未来の次の恋

 礼を言って目を遣れば、硝子の皿の上に竹の器が乗っていた。水羊羹だろうか。ピンクに近い色合いが涼しげに見える。
「残念。さりげなく頼んでポイントを稼ごうと思ったのに。サービスされてしまった」
 隠しもせず久慈がそんなことを言う。
「なんのポイントですか」
「加村さんの僕に対する好意のポイントだよ。和菓子、好きでしょう?」
 また隠しもせずに彼は手の内を曝け出す。
「久慈さんの前では和も洋も関係なく食べていたと思いますけど、どうして和菓子が好きだと知っているんですか?」
「それは見ていれば分かるよ。和菓子のときは顔が違うし」
「顔?」
 そこまで見られていたのかと恥ずかしくなった。嫌われるつもりだったから、どう思われてもいいと開き直って、目の前で甘いものを食べて続けていた。マネージャーの世話を命じられたストレスに見えればいいと思ったのに、しっかり観察されていたとはやはり侮れない。
「いただきます」
 もうバレているから隠す必要もない。遠慮なくいただくことにした。小さなスプーンで口にすれば、やはり水羊羹だ。瑞々しくて上品で、ひと月限定というのがもったいないくらいだ。
「おいしい?」
「はい。これだけ箱買いしたいくらい」
 ちょっと大袈裟に言ってやれば、彼の顔が綻ぶ。
「本当に好きなんだね。普段クールだから意外な組み合わせだけど」
「別にクールな訳でもないですけど」
 なんとなく本音を返して続きの羊羹を口にする。その甘みを感じていれば、ふと子ども時代の映像が浮かんだ。祖母の影響で昔から和菓子が好きだった誠に、母親がよくお土産で買ってきた。申し訳なさそうな顔をして、誠の分だけ買ってきたものを手渡す姿が甦る。
「母親が買いもの帰りによく買ってきてくれたんです」
 彼の話だけ聞いて、自分の事情は話していないことに引け目があった訳ではない。会ってくれたら話すと言ったのは彼だから。それとは別に、ただ話したくなったから話してみる。
「好物を買ってきてくれるなんていいお母さんだね」
「いえ。多分、彼女なりの謝罪のつもりだったんです」
「謝罪ってどういうこと?」
「俺は嫌われていたから」
 久慈がスプーンを置いて案じるような目を向けてくるから、あまり深刻にならないように言葉を選ぶ。

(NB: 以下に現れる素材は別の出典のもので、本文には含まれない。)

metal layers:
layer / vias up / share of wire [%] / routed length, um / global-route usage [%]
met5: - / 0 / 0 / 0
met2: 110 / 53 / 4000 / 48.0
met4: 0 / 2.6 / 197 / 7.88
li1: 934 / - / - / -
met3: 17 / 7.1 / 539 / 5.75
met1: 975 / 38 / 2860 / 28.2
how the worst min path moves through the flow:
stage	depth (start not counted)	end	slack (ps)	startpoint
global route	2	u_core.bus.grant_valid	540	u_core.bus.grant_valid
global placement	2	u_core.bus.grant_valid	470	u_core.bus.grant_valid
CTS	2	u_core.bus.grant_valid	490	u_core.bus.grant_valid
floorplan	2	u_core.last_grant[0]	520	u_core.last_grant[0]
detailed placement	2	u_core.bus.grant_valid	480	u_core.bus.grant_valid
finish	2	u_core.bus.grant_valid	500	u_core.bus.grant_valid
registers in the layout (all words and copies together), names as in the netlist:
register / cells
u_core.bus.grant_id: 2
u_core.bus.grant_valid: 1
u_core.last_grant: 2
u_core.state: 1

「兄さんの方が好きだったんですよ。母親だって人間だから、好き嫌いの感情があっても不思議じゃないから」
 嘘ではなかった。母親は我が子ながら誠が苦手だった。だから何かと理由をつけて光とだけ出掛けていった。学校で必要なものを買いに行くから。あまり小さい子は入れない店だから。二人分しかチケットがないから。そう言って光と過ごしたあと、罪悪感を振り払うようにお土産を買ってきた。普段はお義母さんと同じものが好きなんて子どもらしくないと言うような和菓子を、誠はこれ好きなんだよねと言って渡されれば、こちらも喜んで受け取るしかない。お土産を買ってきたからこれでおあいこだ。自分は二人の子どもを差別などしていない。そう思いたかったのだろう。誠の方も、与えられた和菓子を母親の愛情だと思おうとした。食べながら、自分は嫌われてなんていないと思い込む。
 考えてみれば、今職場でしていることも同じなのかもしれない。誰かを好きになってはいけない。親しくなってはいけない。新しい人間とは会わない。アンテナが反応すればまた苦しむのが分かっているから。その代わりお菓子を貰えるから辛くはない。今の生活に不満なんてない。そう自分に言い聞かせている自分は、多分子どもの頃から変わっていない。
「どうしてお母さんに嫌われていると思うのかな?」
 能力のことを隠して半端に話したから、当然久慈に聞かれてしまう。
「……俺、上手く立ち回れなかったから」
「子どもが親の前で上手く立ち回ろうなんて、普通は思わないでしょう?」
 そうだろう。能力のことを知らない彼には分からない。だが全てを告げる度胸はなかった。あなたと恋人になった場合の惨事を見る。そう言われて喜ぶ人間はいない。最後には警察まで出てくると知れば、距離を置きたいと思うだろう。久慈の兄弟や親族については知らないが、彼は御曹司と言って差し支えのない立場だ。紺華建設の社長になる可能性だってある。
「そろそろ出ようか。どこか行きたいところはある?」
 話せない誠に無理強いすることなく、彼は立ち上がった。
「いえ。この辺りはよく分からなくて」
「この間行った広場の傍だよ。ほら、ホテルに挨拶に行った帰りに寄り道したでしょう?」
 そういえば彼と川の見える広場で話をした。あのときはタクシーで移動したからピンとこなかったが、確かに電車で考えれば沿線だ。